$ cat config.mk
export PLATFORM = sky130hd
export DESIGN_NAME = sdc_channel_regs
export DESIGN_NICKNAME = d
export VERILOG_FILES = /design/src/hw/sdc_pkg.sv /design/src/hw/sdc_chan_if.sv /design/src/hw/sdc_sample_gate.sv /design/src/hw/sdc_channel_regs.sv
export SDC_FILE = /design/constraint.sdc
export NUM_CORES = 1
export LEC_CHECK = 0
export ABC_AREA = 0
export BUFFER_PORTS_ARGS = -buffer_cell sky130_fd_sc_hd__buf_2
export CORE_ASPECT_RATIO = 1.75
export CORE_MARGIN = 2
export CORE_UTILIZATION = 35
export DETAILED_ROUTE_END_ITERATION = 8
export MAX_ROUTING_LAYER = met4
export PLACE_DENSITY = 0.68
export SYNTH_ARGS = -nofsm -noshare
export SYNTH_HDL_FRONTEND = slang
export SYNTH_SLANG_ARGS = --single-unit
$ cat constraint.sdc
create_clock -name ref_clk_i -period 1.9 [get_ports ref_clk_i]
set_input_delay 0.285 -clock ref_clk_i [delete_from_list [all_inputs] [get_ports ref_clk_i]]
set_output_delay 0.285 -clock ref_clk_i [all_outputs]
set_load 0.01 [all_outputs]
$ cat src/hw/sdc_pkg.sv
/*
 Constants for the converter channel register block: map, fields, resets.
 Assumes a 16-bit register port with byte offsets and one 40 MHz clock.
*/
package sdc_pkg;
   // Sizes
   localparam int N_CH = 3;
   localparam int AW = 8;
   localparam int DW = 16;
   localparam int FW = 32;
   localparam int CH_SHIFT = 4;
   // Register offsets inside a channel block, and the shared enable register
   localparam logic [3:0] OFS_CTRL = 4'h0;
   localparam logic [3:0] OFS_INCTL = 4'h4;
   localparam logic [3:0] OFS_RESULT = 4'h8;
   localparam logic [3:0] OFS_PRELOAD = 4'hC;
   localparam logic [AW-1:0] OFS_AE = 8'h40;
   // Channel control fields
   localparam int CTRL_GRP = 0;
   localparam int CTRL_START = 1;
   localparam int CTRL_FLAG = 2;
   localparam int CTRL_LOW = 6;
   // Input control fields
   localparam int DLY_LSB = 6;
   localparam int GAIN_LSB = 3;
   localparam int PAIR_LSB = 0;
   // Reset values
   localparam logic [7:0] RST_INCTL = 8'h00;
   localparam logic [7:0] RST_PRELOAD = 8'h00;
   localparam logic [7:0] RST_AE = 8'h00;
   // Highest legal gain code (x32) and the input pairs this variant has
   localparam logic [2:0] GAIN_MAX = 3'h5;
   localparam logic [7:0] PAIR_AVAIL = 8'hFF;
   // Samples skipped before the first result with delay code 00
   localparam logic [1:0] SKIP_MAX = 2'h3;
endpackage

****************

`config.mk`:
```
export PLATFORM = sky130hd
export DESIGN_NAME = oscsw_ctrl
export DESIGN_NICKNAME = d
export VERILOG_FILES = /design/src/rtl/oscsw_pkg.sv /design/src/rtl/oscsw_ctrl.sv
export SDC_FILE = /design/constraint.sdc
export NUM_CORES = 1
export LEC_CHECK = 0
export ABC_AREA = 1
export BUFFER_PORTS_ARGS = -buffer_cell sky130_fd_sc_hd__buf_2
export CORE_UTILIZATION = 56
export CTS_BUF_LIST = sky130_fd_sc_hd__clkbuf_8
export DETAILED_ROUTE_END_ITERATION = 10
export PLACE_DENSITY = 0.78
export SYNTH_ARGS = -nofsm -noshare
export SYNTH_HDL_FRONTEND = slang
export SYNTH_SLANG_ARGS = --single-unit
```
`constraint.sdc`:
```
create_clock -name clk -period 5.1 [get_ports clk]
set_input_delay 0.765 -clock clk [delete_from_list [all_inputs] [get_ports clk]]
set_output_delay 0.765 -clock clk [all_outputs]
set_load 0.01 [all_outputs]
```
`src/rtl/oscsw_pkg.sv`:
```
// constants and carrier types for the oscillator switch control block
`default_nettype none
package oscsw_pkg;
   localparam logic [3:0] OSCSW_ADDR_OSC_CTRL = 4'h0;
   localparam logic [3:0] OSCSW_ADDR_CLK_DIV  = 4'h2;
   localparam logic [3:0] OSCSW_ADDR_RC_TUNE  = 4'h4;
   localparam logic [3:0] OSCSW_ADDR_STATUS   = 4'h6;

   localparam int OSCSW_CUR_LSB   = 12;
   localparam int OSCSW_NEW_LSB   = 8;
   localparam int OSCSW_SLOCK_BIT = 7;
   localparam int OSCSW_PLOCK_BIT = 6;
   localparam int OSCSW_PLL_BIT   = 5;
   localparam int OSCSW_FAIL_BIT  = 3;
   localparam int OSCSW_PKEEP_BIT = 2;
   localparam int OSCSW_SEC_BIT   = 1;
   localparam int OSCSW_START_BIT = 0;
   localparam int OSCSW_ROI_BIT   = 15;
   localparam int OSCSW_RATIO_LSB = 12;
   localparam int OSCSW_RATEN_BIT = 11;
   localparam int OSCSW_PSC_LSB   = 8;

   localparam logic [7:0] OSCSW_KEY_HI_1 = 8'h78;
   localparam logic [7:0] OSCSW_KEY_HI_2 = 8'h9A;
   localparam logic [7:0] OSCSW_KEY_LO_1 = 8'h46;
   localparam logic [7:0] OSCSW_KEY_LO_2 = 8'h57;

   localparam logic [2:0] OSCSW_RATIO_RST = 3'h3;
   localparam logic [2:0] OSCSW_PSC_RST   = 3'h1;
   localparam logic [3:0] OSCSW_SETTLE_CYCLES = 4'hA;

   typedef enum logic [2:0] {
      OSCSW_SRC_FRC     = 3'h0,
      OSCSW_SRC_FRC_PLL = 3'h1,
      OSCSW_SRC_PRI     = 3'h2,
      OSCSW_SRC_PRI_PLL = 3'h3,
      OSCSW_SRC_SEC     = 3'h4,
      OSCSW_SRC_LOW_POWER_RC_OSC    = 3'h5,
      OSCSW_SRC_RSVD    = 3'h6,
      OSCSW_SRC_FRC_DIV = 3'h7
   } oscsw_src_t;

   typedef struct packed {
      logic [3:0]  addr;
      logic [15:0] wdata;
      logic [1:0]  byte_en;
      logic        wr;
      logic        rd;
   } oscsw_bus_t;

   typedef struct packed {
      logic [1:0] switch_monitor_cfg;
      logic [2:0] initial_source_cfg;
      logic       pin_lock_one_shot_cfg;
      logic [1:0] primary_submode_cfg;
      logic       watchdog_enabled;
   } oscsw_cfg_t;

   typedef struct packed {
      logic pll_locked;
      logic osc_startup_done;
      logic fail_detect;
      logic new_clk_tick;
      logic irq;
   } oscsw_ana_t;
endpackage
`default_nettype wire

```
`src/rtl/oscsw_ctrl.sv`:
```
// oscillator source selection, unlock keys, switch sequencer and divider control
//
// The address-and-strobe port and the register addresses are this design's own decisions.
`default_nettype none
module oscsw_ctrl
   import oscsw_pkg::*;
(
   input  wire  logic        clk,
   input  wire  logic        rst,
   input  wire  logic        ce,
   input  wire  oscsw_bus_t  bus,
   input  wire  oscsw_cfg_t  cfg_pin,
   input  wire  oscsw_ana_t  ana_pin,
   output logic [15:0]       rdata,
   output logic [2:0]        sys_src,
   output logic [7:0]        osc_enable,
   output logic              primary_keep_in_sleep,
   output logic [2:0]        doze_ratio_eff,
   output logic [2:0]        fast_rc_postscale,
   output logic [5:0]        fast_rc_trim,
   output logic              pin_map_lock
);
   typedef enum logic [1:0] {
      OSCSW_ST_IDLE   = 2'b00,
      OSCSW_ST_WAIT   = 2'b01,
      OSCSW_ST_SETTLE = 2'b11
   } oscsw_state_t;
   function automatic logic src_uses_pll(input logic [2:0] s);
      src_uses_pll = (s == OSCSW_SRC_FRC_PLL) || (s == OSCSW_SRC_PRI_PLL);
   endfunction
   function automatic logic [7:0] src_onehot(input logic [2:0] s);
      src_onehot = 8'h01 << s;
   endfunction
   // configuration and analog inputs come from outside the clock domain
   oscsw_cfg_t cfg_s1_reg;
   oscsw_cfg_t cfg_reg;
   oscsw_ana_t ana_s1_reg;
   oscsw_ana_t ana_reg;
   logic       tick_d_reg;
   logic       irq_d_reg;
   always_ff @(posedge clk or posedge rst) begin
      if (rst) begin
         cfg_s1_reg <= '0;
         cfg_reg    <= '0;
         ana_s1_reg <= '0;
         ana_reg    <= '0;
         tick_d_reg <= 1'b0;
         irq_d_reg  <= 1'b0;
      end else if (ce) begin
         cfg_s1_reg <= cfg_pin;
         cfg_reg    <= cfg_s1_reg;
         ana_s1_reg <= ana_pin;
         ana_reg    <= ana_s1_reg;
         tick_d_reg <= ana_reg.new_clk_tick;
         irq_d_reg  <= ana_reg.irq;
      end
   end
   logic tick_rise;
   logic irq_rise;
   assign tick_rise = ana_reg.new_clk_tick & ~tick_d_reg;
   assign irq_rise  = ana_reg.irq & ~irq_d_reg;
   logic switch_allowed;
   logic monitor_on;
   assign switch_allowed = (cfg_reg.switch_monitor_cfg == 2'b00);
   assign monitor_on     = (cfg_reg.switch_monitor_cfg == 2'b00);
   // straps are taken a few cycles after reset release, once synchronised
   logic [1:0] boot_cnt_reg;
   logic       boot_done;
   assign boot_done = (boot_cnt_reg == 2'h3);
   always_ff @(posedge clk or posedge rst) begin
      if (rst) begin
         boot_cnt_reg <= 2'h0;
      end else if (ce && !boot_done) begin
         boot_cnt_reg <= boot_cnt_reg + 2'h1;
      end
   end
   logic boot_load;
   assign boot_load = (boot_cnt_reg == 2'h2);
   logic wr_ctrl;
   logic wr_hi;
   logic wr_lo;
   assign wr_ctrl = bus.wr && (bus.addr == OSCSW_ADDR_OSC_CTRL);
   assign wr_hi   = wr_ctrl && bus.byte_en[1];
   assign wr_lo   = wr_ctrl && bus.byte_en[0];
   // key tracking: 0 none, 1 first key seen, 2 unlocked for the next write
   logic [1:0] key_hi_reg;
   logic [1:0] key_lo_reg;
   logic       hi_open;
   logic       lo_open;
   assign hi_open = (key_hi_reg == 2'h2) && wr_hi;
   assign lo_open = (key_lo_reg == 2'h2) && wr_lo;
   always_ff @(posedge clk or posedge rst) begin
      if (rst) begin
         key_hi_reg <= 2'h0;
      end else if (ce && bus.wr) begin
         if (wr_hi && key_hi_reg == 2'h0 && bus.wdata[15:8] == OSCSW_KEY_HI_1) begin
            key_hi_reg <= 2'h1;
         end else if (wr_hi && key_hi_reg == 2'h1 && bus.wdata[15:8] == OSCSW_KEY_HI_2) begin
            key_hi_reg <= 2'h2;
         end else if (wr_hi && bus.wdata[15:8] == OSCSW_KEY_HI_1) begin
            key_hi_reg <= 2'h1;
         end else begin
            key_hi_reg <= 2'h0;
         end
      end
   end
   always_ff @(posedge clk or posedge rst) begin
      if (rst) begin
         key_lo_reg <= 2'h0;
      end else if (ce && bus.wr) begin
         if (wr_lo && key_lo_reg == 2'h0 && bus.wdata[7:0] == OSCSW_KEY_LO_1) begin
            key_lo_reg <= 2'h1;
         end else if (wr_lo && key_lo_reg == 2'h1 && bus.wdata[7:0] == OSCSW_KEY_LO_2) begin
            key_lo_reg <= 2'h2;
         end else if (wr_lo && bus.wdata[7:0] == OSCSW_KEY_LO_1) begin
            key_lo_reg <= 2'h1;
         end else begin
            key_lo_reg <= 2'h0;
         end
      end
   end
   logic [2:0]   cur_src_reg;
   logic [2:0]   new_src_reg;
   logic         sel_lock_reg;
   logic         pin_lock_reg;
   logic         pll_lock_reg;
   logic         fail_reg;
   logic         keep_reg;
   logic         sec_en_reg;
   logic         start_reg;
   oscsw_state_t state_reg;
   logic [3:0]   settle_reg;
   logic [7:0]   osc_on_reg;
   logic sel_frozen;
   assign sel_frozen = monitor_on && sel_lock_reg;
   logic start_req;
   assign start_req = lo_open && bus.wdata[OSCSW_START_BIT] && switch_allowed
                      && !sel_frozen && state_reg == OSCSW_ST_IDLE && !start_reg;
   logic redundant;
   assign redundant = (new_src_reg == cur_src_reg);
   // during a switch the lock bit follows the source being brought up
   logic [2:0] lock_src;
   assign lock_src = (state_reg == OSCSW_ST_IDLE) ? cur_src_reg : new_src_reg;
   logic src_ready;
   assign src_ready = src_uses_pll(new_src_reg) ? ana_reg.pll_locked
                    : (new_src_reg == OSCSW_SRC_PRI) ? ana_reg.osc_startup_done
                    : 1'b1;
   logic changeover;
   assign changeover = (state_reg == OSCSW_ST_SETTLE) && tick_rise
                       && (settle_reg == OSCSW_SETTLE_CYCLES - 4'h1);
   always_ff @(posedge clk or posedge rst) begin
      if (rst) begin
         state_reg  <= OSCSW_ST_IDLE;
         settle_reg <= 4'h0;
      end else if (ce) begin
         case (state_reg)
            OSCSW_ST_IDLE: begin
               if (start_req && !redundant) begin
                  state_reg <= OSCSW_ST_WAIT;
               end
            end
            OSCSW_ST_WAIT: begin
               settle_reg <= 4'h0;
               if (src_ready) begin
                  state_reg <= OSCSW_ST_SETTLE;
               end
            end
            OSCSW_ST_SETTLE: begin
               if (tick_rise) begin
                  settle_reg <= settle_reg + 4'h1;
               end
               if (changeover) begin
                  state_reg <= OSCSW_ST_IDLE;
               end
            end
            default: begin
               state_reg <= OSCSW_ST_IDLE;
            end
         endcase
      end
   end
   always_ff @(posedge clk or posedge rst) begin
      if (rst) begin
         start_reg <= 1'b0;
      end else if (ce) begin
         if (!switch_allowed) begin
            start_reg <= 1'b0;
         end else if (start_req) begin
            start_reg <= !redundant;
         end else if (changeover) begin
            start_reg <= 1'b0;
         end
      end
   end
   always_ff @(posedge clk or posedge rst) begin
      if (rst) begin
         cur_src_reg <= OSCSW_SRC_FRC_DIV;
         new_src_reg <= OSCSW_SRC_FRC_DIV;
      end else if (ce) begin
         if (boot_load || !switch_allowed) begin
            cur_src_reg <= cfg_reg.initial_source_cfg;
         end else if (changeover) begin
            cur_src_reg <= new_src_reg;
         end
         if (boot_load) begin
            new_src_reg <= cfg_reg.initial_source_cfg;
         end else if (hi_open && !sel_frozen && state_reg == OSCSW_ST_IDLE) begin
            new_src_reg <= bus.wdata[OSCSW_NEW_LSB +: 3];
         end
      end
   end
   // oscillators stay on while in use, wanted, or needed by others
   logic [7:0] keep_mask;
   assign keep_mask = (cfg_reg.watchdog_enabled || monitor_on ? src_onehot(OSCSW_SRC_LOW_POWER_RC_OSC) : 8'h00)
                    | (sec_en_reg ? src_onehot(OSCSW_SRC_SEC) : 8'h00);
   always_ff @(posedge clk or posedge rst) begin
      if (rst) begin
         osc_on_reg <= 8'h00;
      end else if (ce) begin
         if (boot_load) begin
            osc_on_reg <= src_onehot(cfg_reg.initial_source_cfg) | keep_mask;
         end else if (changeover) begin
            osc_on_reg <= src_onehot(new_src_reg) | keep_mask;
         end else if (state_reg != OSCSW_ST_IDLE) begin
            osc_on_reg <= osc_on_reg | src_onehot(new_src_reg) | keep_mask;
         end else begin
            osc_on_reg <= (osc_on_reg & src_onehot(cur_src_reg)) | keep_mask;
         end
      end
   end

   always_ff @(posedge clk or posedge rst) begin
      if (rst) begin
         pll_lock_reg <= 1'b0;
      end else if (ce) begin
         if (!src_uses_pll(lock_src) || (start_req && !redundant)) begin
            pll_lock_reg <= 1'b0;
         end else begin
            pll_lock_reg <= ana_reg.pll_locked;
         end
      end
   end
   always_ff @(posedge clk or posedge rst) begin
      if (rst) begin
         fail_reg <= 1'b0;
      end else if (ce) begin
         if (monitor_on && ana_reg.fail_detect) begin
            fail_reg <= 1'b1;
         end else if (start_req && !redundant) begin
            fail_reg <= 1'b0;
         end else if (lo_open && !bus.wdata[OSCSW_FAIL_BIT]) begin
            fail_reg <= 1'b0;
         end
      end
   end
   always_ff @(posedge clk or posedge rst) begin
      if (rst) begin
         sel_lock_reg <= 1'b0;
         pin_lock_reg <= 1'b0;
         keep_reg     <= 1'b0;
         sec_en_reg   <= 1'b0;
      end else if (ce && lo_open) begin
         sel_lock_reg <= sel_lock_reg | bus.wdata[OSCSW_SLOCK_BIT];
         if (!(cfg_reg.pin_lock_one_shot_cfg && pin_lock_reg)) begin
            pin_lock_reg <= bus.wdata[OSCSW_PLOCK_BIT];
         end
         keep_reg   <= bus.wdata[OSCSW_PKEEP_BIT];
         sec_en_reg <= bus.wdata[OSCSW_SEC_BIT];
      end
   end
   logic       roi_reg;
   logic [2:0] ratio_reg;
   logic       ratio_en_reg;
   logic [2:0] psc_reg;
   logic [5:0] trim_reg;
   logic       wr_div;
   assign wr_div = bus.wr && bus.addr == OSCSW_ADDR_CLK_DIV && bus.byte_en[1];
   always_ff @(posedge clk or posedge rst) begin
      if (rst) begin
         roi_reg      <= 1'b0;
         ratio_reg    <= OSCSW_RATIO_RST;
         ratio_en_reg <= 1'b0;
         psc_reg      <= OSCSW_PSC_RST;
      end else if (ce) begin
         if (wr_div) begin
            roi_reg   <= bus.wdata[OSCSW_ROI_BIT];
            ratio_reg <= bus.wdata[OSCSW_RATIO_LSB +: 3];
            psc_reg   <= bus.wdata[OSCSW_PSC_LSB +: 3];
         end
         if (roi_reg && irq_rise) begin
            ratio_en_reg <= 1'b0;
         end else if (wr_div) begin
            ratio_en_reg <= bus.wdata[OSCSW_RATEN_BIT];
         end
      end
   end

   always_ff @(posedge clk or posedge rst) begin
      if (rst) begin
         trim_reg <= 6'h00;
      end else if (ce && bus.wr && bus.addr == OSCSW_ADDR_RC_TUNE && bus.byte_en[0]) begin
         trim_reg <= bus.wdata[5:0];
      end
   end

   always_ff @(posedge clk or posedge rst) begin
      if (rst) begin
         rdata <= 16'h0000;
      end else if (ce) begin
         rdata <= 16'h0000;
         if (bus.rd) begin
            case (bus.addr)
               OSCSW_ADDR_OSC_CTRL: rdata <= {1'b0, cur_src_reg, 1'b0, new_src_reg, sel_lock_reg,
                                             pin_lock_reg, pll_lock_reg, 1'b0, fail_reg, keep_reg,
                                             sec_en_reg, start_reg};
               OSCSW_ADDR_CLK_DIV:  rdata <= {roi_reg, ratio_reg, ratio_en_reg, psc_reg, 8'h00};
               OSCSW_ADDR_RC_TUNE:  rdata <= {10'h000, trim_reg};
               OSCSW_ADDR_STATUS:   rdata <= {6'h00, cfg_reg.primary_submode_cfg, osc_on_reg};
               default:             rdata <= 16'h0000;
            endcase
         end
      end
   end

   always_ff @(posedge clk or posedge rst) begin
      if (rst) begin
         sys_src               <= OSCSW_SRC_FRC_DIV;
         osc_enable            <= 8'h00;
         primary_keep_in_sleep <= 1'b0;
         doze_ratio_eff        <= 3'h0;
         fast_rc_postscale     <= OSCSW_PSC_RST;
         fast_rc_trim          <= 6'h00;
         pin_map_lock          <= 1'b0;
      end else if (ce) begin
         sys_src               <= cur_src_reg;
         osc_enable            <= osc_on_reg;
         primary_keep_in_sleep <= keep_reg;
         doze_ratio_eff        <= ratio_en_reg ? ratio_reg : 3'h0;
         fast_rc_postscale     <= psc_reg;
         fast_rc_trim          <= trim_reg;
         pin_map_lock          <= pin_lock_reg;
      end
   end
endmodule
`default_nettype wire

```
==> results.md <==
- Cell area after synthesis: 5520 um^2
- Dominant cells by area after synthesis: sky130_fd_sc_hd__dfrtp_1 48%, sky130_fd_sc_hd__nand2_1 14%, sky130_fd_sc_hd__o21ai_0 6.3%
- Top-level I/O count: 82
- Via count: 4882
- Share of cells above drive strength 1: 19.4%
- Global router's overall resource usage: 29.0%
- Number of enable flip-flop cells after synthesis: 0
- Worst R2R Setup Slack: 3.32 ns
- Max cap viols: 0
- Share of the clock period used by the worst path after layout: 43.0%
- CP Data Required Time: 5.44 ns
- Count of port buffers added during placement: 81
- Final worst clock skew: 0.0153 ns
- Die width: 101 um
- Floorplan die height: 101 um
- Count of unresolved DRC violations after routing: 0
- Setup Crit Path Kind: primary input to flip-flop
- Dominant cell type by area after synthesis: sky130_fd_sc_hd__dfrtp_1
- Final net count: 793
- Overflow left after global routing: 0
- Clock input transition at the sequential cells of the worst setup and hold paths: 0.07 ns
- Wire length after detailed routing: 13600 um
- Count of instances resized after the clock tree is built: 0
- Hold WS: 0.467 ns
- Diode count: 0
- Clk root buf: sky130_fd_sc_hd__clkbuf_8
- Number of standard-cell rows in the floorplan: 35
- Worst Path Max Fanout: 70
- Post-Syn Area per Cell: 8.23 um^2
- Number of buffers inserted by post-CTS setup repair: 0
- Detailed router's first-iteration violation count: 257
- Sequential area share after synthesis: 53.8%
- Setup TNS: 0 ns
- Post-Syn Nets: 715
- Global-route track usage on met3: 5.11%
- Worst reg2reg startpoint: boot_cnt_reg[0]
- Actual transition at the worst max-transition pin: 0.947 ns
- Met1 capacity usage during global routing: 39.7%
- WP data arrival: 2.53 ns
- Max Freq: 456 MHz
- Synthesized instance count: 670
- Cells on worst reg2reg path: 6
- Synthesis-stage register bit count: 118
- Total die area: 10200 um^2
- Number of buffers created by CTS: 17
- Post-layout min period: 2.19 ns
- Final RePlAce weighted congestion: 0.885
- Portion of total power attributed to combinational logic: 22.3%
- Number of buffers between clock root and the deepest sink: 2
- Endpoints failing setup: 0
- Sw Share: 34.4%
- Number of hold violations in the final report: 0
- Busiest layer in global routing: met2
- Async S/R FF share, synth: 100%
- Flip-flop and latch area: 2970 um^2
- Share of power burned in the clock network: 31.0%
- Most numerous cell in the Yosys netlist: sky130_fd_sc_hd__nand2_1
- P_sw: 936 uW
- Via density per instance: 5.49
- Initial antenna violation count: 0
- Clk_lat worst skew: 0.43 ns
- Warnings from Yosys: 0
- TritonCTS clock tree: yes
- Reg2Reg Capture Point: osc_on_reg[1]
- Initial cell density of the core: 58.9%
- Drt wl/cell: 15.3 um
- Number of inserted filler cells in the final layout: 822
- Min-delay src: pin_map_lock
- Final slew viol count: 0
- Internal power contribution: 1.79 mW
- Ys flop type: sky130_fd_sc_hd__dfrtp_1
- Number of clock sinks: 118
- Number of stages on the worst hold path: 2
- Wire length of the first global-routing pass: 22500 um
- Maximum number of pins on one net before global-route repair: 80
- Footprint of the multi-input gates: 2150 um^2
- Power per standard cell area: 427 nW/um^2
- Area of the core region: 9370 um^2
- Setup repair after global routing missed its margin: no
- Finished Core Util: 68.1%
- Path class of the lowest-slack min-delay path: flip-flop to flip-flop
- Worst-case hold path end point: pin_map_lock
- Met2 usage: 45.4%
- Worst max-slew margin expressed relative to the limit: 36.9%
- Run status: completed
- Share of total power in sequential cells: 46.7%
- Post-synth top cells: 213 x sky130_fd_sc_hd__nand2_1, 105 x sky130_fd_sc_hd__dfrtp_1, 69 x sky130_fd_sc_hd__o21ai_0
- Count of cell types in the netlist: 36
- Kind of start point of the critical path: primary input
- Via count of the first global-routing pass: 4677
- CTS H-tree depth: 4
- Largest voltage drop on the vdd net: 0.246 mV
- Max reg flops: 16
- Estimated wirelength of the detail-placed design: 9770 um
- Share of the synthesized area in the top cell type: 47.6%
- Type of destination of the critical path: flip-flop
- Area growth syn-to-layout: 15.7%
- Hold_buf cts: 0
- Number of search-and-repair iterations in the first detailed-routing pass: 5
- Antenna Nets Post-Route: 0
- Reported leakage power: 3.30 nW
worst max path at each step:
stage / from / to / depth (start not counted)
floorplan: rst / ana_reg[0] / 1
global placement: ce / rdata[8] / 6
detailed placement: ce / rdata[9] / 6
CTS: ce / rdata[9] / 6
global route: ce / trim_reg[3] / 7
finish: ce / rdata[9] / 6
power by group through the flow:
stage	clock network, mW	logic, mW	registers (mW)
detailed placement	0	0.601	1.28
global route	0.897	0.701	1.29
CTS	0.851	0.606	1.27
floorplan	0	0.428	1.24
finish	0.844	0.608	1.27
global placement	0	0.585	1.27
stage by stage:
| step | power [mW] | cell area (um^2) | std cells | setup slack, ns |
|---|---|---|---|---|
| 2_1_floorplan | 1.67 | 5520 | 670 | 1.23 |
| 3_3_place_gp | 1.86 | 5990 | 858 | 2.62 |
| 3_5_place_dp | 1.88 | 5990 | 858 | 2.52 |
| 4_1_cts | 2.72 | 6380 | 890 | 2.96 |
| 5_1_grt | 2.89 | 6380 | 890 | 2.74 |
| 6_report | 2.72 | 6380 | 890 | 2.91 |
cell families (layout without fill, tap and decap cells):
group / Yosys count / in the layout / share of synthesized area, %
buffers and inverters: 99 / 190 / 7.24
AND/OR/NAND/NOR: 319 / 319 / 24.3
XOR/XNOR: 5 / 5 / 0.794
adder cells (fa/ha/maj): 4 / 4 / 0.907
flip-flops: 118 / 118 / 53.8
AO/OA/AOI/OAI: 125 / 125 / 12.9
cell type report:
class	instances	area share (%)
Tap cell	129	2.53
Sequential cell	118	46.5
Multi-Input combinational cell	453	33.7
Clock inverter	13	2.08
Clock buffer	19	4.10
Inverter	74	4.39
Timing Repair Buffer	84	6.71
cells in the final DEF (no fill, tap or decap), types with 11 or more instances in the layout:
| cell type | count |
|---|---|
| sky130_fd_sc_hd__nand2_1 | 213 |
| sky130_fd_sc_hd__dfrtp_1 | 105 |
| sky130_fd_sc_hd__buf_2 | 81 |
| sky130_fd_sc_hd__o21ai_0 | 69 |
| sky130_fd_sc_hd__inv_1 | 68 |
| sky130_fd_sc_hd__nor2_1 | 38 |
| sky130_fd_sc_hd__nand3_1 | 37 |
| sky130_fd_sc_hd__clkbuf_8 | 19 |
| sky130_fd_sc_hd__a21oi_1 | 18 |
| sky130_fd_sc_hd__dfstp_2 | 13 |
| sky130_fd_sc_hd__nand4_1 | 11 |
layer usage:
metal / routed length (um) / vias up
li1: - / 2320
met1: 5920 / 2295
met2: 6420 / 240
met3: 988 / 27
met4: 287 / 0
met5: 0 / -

****************

- Problem statement: Some lines in the material contain "flops". Show all of them.

- Final answer:
- Max reg flops: 16
flip-flops: 118 / 118 / 53.8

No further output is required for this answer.